> _Problem_
From the entries below, return exactly the lines beginning at the one that contains "2360 ps (about the same)" and ending at the one that contains "fill: 344 / 1470", both of them included, and only those lines.

> _Dataset excerpts_
--- START ---
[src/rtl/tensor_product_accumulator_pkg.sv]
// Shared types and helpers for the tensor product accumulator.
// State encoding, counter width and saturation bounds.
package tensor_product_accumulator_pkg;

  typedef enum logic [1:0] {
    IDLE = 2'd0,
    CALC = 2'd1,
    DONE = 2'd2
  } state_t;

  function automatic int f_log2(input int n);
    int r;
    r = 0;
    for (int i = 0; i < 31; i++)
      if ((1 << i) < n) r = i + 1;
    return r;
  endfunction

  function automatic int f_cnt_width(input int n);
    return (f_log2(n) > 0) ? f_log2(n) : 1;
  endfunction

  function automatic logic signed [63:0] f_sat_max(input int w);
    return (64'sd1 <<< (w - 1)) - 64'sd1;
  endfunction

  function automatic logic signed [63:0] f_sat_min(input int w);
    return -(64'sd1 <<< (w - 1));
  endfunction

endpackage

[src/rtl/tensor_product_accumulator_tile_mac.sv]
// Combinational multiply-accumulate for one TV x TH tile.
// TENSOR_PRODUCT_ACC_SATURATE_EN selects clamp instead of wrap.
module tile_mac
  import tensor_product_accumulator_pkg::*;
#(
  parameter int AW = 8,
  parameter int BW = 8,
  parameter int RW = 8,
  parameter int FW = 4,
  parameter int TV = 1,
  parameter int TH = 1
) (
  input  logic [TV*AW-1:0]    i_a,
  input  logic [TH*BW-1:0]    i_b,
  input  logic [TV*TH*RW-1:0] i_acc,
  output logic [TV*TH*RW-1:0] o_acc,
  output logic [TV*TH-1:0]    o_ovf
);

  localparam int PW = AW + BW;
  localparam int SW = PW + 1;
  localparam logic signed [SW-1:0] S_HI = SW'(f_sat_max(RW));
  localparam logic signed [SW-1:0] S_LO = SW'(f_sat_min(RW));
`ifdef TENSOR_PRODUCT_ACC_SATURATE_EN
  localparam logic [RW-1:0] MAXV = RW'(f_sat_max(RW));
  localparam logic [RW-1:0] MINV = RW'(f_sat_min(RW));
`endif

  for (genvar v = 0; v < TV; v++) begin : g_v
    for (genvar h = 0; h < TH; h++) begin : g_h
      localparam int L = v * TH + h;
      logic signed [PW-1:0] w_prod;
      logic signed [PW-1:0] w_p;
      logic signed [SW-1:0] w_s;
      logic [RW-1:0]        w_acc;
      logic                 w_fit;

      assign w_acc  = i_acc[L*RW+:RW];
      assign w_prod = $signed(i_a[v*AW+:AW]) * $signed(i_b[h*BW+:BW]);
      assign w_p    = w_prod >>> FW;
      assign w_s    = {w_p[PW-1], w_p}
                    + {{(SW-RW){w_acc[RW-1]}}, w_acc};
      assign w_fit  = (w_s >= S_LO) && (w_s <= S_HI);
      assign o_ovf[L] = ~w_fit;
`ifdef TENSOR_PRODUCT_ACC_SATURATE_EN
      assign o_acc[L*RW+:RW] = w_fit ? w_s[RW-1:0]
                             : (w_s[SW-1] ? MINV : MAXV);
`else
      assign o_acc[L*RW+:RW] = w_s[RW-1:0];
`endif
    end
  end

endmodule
--- END ---
--- START ---
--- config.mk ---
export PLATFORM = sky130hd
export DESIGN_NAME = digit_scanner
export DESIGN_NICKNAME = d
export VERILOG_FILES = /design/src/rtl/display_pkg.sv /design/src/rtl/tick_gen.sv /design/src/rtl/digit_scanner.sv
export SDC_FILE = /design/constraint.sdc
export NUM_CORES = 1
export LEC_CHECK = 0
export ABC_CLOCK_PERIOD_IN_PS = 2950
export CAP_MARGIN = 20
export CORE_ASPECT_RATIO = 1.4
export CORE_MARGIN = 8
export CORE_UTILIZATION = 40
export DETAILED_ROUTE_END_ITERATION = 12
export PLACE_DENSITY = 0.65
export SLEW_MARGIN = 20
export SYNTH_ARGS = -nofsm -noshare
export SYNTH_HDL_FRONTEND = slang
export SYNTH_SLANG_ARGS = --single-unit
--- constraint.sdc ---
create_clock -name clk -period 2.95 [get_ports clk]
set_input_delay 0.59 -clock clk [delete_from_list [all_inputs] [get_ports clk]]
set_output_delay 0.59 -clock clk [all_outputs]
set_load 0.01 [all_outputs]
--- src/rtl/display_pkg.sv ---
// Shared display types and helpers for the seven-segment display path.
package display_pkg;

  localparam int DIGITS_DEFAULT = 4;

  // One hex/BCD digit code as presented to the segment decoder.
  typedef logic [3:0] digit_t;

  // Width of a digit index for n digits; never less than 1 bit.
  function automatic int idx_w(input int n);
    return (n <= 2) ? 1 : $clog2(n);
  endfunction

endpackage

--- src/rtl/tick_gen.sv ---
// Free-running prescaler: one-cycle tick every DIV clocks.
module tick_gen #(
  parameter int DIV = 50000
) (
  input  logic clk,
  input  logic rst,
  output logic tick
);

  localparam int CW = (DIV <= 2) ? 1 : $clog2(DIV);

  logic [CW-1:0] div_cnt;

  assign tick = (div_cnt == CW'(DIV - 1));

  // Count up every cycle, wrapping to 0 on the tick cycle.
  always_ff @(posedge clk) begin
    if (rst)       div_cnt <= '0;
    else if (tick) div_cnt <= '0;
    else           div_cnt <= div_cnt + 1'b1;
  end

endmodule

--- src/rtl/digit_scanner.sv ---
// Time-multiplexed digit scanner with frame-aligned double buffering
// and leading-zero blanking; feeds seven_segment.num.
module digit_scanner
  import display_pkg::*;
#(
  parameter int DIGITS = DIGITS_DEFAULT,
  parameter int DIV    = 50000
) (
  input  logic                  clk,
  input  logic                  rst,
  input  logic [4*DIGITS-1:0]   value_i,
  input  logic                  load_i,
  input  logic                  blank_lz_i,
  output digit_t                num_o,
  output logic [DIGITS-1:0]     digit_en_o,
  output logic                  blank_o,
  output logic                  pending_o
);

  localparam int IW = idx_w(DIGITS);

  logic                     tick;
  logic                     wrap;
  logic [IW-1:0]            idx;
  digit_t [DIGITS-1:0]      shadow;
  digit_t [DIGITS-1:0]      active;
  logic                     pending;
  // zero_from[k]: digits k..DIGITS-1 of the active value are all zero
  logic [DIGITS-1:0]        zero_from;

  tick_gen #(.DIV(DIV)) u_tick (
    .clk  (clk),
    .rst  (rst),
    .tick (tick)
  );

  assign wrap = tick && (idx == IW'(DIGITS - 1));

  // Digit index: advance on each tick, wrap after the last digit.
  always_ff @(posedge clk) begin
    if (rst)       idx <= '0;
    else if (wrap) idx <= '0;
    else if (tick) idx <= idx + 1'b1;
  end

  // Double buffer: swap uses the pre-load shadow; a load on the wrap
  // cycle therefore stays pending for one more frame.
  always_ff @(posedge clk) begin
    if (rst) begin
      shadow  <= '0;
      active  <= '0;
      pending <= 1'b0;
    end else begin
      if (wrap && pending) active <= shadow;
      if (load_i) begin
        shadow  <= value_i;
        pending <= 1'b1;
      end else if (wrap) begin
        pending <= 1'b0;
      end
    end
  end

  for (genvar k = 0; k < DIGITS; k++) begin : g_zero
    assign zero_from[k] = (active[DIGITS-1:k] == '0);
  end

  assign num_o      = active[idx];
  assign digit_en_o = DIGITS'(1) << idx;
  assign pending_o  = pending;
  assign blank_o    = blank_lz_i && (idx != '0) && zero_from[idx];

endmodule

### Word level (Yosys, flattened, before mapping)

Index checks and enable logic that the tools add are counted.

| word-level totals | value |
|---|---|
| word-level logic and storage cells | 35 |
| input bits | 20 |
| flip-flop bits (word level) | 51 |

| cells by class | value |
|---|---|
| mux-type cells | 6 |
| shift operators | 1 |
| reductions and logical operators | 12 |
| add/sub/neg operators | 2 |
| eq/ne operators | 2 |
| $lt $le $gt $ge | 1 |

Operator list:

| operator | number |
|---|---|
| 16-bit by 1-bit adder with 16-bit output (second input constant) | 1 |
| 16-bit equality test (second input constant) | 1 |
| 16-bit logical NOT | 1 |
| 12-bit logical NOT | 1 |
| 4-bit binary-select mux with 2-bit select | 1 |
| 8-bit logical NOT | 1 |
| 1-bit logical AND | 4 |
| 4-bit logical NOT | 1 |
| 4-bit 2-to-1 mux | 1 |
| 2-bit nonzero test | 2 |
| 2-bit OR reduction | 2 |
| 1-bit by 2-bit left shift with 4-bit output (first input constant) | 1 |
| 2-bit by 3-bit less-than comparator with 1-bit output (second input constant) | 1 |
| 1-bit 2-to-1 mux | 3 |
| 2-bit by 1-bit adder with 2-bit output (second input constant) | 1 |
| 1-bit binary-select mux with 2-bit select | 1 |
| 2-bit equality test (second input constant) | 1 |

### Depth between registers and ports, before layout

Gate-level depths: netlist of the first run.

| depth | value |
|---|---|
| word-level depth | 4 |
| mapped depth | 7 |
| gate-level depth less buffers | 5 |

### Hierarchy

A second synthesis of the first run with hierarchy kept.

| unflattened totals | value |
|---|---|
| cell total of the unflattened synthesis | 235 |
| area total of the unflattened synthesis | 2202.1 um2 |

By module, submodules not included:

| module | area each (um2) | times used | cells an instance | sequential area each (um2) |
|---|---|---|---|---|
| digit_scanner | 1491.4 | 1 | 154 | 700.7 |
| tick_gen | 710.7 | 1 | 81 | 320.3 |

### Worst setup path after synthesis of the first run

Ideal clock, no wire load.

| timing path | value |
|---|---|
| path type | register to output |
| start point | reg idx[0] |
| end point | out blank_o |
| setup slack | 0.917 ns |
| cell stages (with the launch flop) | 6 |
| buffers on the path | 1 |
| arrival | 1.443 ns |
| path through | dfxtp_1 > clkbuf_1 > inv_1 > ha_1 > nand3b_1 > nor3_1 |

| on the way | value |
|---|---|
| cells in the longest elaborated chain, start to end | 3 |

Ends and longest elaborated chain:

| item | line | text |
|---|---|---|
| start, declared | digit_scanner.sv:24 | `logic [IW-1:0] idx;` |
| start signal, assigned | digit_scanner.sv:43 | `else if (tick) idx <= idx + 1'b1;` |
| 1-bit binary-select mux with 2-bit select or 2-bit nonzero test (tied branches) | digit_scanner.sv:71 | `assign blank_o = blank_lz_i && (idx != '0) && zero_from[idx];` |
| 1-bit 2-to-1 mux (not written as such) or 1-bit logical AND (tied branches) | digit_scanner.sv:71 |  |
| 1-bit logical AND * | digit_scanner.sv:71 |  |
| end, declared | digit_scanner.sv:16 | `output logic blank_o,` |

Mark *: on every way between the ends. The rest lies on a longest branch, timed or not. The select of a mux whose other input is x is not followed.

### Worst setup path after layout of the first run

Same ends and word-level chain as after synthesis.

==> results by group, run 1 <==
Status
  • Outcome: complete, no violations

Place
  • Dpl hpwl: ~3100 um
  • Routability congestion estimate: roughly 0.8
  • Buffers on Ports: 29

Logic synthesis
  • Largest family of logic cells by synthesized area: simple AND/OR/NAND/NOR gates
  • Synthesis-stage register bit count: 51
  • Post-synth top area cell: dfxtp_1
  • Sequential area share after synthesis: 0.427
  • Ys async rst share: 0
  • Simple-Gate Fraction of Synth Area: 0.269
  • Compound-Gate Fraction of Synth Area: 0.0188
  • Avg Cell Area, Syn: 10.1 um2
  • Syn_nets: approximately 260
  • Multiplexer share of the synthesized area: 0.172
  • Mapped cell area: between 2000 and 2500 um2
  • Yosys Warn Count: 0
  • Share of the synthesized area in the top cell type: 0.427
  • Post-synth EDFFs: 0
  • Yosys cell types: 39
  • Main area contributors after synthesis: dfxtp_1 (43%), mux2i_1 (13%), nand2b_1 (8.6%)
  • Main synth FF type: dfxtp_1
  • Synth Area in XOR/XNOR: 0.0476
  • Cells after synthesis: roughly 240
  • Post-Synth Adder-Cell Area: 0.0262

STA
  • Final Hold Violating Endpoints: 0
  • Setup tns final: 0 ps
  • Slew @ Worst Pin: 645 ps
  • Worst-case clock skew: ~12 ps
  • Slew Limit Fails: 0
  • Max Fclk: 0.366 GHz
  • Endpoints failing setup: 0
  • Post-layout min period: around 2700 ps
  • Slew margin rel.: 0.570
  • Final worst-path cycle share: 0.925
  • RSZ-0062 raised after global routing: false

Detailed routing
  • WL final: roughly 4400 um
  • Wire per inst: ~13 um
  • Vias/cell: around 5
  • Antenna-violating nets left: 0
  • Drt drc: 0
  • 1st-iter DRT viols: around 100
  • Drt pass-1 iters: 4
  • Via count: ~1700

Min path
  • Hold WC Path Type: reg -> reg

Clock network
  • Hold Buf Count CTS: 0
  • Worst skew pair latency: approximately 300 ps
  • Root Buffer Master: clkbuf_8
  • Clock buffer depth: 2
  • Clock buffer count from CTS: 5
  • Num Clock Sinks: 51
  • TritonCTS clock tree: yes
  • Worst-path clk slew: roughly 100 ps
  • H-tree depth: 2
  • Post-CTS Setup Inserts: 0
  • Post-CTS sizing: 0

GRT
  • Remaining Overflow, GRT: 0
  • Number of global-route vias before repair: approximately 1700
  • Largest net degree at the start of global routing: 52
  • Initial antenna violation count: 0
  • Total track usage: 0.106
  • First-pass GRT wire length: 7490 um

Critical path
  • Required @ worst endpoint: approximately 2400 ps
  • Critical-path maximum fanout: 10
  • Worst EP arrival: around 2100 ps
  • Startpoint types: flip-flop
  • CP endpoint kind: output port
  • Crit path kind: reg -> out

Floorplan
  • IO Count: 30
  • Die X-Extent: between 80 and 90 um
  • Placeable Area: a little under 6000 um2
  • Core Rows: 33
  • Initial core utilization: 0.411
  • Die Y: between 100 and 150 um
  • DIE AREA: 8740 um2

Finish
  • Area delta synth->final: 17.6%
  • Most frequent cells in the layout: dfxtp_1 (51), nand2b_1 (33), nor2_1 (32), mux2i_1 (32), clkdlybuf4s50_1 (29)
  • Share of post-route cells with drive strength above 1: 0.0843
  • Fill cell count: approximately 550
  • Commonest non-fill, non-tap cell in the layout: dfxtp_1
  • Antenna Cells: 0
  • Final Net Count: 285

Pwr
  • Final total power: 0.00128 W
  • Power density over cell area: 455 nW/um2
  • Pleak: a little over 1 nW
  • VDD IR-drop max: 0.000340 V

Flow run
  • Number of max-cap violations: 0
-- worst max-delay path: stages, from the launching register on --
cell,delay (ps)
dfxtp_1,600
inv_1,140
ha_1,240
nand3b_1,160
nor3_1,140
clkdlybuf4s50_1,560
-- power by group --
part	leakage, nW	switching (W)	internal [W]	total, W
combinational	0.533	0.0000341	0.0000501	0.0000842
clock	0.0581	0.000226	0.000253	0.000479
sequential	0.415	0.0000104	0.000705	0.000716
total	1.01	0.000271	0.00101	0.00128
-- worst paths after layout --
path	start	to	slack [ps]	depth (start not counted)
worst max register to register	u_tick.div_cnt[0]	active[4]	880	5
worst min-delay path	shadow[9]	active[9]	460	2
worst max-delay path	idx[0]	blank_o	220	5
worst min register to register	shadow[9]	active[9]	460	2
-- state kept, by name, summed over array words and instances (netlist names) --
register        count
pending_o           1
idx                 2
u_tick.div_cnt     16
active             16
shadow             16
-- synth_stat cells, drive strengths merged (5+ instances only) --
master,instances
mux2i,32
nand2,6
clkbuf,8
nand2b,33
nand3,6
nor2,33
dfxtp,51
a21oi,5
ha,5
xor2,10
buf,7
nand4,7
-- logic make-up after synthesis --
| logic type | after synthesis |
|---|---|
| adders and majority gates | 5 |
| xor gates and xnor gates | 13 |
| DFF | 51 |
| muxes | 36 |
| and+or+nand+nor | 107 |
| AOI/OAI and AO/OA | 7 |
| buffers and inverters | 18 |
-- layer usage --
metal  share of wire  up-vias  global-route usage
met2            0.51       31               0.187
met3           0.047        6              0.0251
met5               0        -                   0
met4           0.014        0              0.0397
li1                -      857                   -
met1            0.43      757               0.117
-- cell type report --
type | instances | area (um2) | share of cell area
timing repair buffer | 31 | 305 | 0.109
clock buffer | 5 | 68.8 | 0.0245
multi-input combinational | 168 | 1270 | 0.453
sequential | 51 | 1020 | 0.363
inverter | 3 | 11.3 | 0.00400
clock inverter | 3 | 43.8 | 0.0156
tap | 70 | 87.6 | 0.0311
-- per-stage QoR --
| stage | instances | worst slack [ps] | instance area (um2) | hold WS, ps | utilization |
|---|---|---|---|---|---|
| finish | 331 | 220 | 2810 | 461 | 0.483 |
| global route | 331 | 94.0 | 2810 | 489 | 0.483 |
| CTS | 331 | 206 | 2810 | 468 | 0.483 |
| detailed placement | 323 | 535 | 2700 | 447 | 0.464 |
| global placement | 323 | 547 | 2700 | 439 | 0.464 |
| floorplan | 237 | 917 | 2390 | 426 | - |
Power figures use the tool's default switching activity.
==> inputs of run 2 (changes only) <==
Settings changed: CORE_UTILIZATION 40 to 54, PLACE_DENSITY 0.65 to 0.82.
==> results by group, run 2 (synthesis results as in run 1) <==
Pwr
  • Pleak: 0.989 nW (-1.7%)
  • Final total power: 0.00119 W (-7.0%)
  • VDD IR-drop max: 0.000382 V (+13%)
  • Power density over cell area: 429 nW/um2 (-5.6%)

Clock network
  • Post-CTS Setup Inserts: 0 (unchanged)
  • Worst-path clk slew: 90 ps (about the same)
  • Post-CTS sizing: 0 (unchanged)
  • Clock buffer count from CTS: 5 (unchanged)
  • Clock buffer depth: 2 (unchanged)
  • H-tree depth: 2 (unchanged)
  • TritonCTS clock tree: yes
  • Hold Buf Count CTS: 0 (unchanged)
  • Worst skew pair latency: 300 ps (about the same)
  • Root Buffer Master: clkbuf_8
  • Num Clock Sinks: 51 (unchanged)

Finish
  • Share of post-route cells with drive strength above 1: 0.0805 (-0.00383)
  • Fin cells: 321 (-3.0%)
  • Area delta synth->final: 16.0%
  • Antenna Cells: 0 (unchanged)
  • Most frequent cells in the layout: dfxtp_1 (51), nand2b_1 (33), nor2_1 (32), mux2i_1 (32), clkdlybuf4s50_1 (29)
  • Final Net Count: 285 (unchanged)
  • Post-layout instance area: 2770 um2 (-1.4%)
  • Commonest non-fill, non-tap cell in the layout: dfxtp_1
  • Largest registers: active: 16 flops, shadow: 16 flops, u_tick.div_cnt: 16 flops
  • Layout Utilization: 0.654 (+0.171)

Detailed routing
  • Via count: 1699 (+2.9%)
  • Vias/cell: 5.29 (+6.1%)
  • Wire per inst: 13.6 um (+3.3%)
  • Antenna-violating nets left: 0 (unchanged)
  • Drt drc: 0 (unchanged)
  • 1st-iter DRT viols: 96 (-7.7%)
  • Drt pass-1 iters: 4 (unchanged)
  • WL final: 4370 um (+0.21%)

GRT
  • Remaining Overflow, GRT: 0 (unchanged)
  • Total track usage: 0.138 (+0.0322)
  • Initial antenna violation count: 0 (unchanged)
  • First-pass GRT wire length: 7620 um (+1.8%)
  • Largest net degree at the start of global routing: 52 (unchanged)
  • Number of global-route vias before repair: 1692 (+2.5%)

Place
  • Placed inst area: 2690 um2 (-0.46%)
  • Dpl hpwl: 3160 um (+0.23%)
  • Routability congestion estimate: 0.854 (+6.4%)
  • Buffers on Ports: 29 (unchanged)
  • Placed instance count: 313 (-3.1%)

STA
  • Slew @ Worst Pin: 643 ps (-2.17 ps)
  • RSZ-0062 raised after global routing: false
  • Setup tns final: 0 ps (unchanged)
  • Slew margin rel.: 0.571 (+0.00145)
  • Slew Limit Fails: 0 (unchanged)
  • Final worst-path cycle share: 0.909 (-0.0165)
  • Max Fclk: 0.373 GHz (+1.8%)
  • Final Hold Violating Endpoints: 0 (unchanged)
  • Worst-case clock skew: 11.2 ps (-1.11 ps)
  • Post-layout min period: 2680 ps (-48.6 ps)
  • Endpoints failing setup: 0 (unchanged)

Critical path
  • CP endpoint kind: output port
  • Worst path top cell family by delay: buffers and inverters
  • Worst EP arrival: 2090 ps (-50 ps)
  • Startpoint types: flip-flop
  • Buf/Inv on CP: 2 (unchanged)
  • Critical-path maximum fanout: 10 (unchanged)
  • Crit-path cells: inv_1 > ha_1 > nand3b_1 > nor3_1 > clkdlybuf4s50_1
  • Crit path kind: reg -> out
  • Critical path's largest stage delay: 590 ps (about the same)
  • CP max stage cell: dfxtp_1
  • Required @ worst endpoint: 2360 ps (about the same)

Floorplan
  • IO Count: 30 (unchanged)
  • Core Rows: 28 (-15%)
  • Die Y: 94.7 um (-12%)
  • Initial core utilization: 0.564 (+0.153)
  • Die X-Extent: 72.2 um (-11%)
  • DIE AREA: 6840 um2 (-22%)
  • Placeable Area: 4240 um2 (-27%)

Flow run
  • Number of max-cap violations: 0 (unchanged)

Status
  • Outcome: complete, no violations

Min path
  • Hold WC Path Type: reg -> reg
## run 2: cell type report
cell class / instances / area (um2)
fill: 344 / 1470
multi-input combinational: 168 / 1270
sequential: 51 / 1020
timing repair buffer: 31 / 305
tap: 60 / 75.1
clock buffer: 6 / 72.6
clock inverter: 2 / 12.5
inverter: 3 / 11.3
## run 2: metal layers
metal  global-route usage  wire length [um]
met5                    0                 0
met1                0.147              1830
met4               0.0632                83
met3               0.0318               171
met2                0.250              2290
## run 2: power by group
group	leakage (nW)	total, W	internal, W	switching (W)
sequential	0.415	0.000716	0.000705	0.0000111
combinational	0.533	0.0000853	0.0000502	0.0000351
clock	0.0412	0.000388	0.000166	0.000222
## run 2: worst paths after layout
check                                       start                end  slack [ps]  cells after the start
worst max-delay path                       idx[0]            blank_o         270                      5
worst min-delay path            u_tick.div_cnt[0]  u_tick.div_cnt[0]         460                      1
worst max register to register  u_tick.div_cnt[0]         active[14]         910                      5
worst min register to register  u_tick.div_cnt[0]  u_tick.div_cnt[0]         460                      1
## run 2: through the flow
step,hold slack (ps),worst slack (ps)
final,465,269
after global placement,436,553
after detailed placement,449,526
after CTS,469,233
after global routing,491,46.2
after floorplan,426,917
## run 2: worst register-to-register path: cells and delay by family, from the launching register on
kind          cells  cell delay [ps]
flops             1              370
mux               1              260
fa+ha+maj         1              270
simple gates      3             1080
--- END ---
--- START ---
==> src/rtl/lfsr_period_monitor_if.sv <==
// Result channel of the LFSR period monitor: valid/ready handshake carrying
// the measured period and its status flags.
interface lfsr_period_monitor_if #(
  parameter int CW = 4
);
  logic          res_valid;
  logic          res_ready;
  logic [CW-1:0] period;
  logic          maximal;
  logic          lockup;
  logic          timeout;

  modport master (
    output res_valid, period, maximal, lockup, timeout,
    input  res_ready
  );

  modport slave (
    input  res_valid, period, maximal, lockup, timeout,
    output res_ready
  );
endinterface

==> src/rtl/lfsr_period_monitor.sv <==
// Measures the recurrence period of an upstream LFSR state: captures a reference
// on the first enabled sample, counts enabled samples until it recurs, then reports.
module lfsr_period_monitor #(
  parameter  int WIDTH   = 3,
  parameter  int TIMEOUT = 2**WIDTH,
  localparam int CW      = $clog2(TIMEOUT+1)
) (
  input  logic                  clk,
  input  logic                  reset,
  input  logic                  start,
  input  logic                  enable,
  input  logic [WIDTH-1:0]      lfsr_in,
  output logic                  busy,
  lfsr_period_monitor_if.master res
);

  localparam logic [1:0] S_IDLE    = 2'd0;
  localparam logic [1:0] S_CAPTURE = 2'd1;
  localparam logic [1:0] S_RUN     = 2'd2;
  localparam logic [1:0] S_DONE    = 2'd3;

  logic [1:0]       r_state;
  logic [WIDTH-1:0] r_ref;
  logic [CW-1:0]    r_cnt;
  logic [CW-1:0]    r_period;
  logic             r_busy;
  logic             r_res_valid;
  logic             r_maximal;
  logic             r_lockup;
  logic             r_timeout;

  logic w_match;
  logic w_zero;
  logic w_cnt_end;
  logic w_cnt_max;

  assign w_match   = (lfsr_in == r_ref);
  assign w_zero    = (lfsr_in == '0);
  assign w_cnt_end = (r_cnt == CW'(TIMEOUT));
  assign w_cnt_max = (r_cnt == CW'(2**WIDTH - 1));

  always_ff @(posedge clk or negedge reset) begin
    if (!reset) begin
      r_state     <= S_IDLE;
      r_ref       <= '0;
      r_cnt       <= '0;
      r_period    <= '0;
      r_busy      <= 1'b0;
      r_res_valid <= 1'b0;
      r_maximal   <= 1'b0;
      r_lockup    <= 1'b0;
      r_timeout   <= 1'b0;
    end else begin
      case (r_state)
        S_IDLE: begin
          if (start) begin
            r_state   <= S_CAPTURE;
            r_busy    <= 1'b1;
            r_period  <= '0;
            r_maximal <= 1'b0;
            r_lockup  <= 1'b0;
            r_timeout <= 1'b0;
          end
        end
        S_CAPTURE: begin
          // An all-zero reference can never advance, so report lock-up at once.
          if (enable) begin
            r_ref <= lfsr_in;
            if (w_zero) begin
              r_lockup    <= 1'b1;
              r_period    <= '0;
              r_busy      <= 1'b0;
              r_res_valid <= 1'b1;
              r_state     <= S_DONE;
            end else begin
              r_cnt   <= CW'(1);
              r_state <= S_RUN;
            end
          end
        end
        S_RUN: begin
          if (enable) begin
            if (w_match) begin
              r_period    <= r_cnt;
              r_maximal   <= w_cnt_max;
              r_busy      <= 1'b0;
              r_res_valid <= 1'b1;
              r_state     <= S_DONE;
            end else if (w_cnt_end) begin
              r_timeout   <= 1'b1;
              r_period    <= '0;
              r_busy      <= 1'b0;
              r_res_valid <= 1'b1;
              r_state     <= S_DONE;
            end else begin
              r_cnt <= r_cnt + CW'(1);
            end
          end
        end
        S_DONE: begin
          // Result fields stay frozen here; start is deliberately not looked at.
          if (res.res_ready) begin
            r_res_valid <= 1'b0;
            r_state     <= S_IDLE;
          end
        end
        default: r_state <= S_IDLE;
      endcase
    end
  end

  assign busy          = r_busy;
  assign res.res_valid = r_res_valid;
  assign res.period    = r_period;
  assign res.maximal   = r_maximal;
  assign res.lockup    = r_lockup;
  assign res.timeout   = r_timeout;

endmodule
--- END ---
> _Reply to the exercise_
  • Required @ worst endpoint: 2360 ps (about the same)

Floorplan
  • IO Count: 30 (unchanged)
  • Core Rows: 28 (-15%)
  • Die Y: 94.7 um (-12%)
  • Initial core utilization: 0.564 (+0.153)
  • Die X-Extent: 72.2 um (-11%)
  • DIE AREA: 6840 um2 (-22%)
  • Placeable Area: 4240 um2 (-27%)

Flow run
  • Number of max-cap violations: 0 (unchanged)

Status
  • Outcome: complete, no violations

Min path
  • Hold WC Path Type: reg -> reg
## run 2: cell type report
cell class / instances / area (um2)
fill: 344 / 1470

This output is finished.